LVMH, owner of Louis Vuitton luggage and drinks brands such as Moët et Chandon champagne, controls 34 percent of Gucci and is keen to strengthen its grip on the Italian company at a time when economic crisis has eroded the market for luxury goods.
But the share-building strategy employed by LVMH over the past two months has drawn a vitriolic retort from Gucci, which has lambasted the French company's tactics as a "creeping takeover."
Gucci chairman Domenico de Sole had challenged LVMH to make what he called a "fair offer" for 100 percent of his company's shares, but LVMH refused.
In response, Gucci set up an employee trust with an option to buy 37 million new common shares. Gucci said the trust immediately purchased 20 million shares, equivalent to the stake bought up by LVMH.

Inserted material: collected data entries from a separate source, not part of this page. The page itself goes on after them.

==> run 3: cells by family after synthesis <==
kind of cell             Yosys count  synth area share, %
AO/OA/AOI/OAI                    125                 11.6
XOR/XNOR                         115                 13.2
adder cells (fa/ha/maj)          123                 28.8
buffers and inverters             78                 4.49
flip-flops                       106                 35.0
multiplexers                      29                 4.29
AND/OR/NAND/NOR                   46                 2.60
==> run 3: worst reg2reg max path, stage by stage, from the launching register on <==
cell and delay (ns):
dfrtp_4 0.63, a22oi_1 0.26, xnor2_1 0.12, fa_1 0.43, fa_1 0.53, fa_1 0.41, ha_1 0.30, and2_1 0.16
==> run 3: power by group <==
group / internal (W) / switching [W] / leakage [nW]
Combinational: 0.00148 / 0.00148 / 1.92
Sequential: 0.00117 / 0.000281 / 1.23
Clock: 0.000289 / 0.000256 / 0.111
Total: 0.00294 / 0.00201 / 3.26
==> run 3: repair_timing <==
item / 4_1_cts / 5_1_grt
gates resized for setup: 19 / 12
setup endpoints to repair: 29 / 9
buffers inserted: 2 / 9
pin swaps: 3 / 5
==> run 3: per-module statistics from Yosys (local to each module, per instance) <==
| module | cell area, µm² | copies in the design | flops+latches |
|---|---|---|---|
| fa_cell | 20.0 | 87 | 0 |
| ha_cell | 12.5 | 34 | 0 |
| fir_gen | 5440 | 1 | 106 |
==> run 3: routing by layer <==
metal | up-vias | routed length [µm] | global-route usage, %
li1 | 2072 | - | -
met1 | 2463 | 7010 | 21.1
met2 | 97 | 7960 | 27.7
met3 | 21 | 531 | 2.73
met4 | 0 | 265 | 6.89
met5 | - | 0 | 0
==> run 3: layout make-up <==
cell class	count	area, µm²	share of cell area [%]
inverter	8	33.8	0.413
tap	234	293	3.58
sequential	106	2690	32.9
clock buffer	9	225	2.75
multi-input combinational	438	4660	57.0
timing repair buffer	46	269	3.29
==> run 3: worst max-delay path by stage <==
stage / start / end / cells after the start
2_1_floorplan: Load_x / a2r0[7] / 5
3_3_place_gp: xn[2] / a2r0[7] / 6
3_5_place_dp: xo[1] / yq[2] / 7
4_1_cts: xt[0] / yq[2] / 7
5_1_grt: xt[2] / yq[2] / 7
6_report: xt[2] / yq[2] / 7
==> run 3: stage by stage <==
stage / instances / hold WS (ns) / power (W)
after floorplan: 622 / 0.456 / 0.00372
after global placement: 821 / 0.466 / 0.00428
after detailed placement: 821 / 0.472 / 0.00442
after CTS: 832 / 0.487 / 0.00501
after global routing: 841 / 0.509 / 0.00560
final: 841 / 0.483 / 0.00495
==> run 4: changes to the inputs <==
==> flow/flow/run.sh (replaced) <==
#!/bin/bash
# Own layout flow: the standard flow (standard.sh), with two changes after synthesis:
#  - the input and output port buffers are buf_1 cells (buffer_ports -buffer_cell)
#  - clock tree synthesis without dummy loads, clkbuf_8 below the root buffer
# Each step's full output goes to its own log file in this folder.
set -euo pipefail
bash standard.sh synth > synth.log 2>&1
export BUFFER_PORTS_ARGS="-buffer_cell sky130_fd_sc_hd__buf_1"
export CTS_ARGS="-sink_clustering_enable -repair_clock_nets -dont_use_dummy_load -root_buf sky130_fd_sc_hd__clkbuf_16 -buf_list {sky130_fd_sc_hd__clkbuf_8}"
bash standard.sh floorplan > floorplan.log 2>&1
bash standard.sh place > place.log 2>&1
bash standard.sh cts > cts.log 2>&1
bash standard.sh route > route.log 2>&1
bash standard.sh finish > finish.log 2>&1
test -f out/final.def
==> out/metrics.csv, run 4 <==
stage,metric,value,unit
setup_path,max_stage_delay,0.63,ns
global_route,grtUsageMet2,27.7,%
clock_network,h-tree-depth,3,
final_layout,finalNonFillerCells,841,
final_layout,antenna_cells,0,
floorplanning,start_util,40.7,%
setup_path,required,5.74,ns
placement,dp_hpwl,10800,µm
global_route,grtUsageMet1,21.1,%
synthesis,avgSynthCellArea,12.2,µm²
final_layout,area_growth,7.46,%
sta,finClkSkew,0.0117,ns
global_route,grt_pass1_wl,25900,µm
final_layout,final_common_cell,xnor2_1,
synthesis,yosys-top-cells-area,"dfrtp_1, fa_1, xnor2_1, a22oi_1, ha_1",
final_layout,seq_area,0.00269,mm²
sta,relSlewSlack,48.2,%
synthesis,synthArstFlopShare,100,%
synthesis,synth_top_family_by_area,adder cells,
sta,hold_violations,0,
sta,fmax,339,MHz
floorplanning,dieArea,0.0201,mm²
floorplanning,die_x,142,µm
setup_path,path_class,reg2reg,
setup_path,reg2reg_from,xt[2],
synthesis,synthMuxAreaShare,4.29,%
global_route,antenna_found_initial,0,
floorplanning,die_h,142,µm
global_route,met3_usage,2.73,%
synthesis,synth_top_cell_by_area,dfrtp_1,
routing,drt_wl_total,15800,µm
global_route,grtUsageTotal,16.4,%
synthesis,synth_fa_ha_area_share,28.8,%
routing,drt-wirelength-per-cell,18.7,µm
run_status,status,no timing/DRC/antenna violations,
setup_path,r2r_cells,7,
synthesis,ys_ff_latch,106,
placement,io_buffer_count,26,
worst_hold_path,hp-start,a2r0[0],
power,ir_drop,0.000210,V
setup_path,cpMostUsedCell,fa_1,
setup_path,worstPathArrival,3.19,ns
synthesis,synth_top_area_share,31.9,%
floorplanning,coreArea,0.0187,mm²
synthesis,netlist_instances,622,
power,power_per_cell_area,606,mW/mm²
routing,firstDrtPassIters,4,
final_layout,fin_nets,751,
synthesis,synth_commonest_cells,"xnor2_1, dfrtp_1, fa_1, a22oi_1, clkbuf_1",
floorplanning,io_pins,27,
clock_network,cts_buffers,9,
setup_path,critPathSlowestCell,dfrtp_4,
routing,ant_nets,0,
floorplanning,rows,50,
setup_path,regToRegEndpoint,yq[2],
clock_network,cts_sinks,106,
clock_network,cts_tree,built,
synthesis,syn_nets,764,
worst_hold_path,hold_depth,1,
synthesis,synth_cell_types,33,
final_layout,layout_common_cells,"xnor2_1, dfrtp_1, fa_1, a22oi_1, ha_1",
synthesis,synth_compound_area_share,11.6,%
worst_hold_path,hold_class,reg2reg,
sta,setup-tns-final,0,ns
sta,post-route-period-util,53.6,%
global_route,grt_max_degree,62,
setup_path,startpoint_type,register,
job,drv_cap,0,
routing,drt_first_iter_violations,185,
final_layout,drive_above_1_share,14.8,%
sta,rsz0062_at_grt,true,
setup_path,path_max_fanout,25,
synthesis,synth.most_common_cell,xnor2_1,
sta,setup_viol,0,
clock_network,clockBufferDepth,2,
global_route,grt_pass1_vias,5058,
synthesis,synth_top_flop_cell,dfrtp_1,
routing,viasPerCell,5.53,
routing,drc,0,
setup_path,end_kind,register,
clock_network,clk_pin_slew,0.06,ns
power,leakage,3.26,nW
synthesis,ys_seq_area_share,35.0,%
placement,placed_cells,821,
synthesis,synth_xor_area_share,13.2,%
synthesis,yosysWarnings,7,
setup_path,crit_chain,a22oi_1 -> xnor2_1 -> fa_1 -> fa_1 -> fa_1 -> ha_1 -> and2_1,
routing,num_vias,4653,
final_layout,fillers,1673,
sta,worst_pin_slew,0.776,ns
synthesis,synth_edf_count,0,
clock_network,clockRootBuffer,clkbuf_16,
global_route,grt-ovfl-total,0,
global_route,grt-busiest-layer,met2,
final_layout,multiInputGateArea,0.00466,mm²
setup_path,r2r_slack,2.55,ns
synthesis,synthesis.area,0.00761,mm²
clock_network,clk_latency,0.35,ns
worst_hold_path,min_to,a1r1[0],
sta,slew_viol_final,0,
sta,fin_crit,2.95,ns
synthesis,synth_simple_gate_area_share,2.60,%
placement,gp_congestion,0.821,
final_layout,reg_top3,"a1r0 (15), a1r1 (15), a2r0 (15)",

The effect of this action, LVMH said it argued in its legal filing in Amsterdam Thursday was to "dilute shareholders' voting rights without any economic voting benefit to the company."

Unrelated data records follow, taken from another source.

Context: an optimization exercise on an open-source flow, tuned for small area and a short achievable clock period. The choices shown serve that exercise and are no tape-out recipe.
Only simulation tests tie the RTL to the original design; equivalence was not proved.
Power figures rest on the tool's default switching activity, not on a simulated workload.

P:
// ChecksumRTL_noparam
module ChecksumRTL_noparam
(
  input  logic [0:0] clk ,
  input  logic [0:0] reset ,
  input  logic [0:0] recv__en  ,
  input  logic [127:0] recv__msg  ,
  output logic [0:0] recv__rdy  ,
  output logic [0:0] send__en  ,
  output logic [31:0] send__msg  ,
  input  logic [0:0] send__rdy
);
  logic [0:0]  full;
  logic [15:0] sum1_q, sum2_q;
  wire s1, c2;
  csa_fa u_s1 (.a(recv__msg[0]), .b(recv__msg[16]), .c(recv__msg[32]), .s(s1), .co(c2));
  wire s3, c4;
  csa_fa u_s3 (.a(recv__msg[1]), .b(recv__msg[17]), .c(recv__msg[33]), .s(s3), .co(c4));
  wire s5, c6;
  csa_fa u_s5 (.a(recv__msg[2]), .b(recv__msg[18]), .c(recv__msg[34]), .s(s5), .co(c6));
  wire s7, c8;
  csa_fa u_s7 (.a(recv__msg[3]), .b(recv__msg[19]), .c(recv__msg[35]), .s(s7), .co(c8));
  wire s9, c10;
  csa_fa u_s9 (.a(recv__msg[4]), .b(recv__msg[20]), .c(recv__msg[36]), .s(s9), .co(c10));
  wire s11, c12;
  csa_fa u_s11 (.a(recv__msg[5]), .b(recv__msg[21]), .c(recv__msg[37]), .s(s11), .co(c12));
  wire s13, c14;
  csa_fa u_s13 (.a(recv__msg[6]), .b(recv__msg[22]), .c(recv__msg[38]), .s(s13), .co(c14));
  wire s15, c16;
  csa_fa u_s15 (.a(recv__msg[7]), .b(recv__msg[23]), .c(recv__msg[39]), .s(s15), .co(c16));
  wire s17, c18;
  csa_fa u_s17 (.a(recv__msg[8]), .b(recv__msg[24]), .c(recv__msg[40]), .s(s17), .co(c18));
  wire s19, c20;
  csa_fa u_s19 (.a(recv__msg[9]), .b(recv__msg[25]), .c(recv__msg[41]), .s(s19), .co(c20));
  wire s21, c22;
  csa_fa u_s21 (.a(recv__msg[10]), .b(recv__msg[26]), .c(recv__msg[42]), .s(s21), .co(c22));
  wire s23, c24;
  csa_fa u_s23 (.a(recv__msg[11]), .b(recv__msg[27]), .c(recv__msg[43]), .s(s23), .co(c24));
  wire s25, c26;
  csa_fa u_s25 (.a(recv__msg[12]), .b(recv__msg[28]), .c(recv__msg[44]), .s(s25), .co(c26));
  wire s27, c28;
  csa_fa u_s27 (.a(recv__msg[13]), .b(recv__msg[29]), .c(recv__msg[45]), .s(s27), .co(c28));
  wire s29, c30;
  ...
clock: 16.0 ns
lec_check: 0
abc_area: 1
cap_margin: 20
core_margin: 2
core_utilization: 40
cts_buf_list: sky130_fd_sc_hd__clkbuf_4
slew_margin: 20
synth_hierarchical: 1
run.sh (not shown) runs the stock make flow with config.mk's settings and CLKGATE_MAP_FILE= SYNTH_SCRIPT=/design/flow/synth_recipe.tcl, a recipe that flattens the netlist after the stock synthesis.
P finished every stage and its layout cleared the timing, DRC and antenna checks.
Changes in Q relative to P:
Settings: ABC_AREA: 1 -> unset.
--- outcome ---
Going from P to Q, fraction of met2 tracks used by global routing went down 0.40 points; global-route wire length before repair went down 14%; portion of the layout cell area used by clock cells held.
Summary of Q over P: area after synthesis saw a decrease; width of the die moved down; power density of the placed cells increased 7.9%.
On final non-filler cell area, the lower figure sits with Q, not P.
Comparing Q and P, the higher sequential share of layout area is on Q.
[compare] base=P new=Q: global placer's final weighted congestion -about 3%; die boundary height -about 3.3%; final hold slack +100 ps.
The inputs of R differ from those of Q as listed below.
Settings: putting CTS_CLUSTER_DIAMETER at 200 where nothing was set; putting CTS_CLUSTER_SIZE at 40 where nothing was set; swapping sky130_fd_sc_hd__clkbuf_4 for sky130_fd_sc_hd__clkbuf_8 in CTS_BUF_LIST.
### Flow results
Wire length on met1 (R vs. Q) increases slightly. Average wire per standard cell of R is on par with Q. Between R and Q, it is R whose overall power after layout is higher, by about 0.7%. Across both runs, worst setup slack was lower for R than for Q. The maximum frequency was comparable across R and Q. On placement-stage cell area, R and Q are basically level. R and Q ended up with roughly the same met3 capacity usage during global routing. Going from Q to R, total number of vias shrank slightly. Summary of R over Q: number of global-route vias before repair saw little to no change, final design area excluding fillers increased 31 µm². R and Q ended up with nearly the same global-route usage over all layers.
[inputs] S vs R
Settings: removing CTS_CLUSTER_DIAMETER (formerly 200); removing CTS_BUF_LIST (formerly sky130_fd_sc_hd__clkbuf_8); removing CTS_CLUSTER_SIZE (formerly 40).
Notes after the runs:
Status: all-layer global routing usage parity (S, R)
Comparing R with S, the routed wire length came out essentially unchanged.
Summary of the comparison: share of total power in the clock network is higher in S, relative to R.

* * *

## build 55
ChecksumRTL_noparam, a different RTL version from the one above (not shown whole).
Size in the first run: roughly 33 flip-flops, ~170 I/O pins, roughly 0.0061 mm2 of cells after synthesis.
clock: 16.0 ns
lec_check: 0
cap_margin: 20
core_margin: 2
core_utilization: 60
cts_buf_list: sky130_fd_sc_hd__clkbuf_4
slew_margin: 20
synth_hierarchical: 1
Input-level comparison between build 60 and build 55:
# build 55
export LEC_CHECK = 0
export CAP_MARGIN = 20
export CORE_MARGIN = 2
export CORE_UTILIZATION = 60
export CTS_BUF_LIST = sky130_fd_sc_hd__clkbuf_4
export SLEW_MARGIN = 20
export SYNTH_HIERARCHICAL = 1
create_clock -name core_clock -period 16.0 [get_ports {clk}]
# build 60
export LEC_CHECK = 0
export CAP_MARGIN = 20
export CORE_MARGIN = 2
export CORE_UTILIZATION = 75
export CTS_BUF_LIST = sky130_fd_sc_hd__clkbuf_4
export SLEW_MARGIN = 20
export SYNTH_HIERARCHICAL = 1
create_clock -name core_clock -period 16.0 [get_ports {clk}]
- Build 60 — starting density of the core 16 points higher, build 55 as reference
- Build 60: GPL-0301 in global placement -> run aborted
- Diff build 55..build 60 | async set-reset flop share out of synthesis | unchanged
- Build 55 -> build 60: number of nets produced by synthesis delta 0, exact match
- Reported for build 55 and build 60, post-synthesis adder-cell area fraction turned out identical to the last digit.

"Gucci appears intent on using legal trickery as a substitute for sound business practice and shareholder democracy," LVMH said.
Gucci officials could not be reached for immediate comment Thursday.
LVMH contended that Gucci's employee stock-ownership plan was an attempt to "circumvent" shareholders with a "ploy" that has been tried - and failed - in U.S. courts.
In the documents filed with the Enterprise Chamber of the Amsterdam Court of Appeals, LVMH seeks three actions:
It asks the court to order that shares issued by Gucci to the "management-controlled foundation" be deprived of voting rights; that Gucci management's right to exercise further options be immediately suspended; and that the court undertake an investigation into Gucci's management policies, "in light of the Supervisory Board's and Management Board's recent abusive maneuver."
LVMH contends that the trustees appointed by Gucci are "in no sense independent" and will vote against LVMH. The French company alleges that the trustee board consists of two employees and two attorneys for Gucci.
LVMH said it reserved the right to bring other legal actions against Gucci.
Gucci implemented its employee trust plan following a request from LVMH to add an additional member to its eight-member board. Gucci called the request unacceptable.
Gucci defends its stock option plan as a viable way to help counter the LVMH's growing say in the company.
LVMH's lawsuit has been filed in Amsterdam because that is where Gucci shares are listed. Gucci stock rose more than 1 percent to 63.85 euros, while in Paris LVMH shares gained almost 2 percent to 210.5 euros.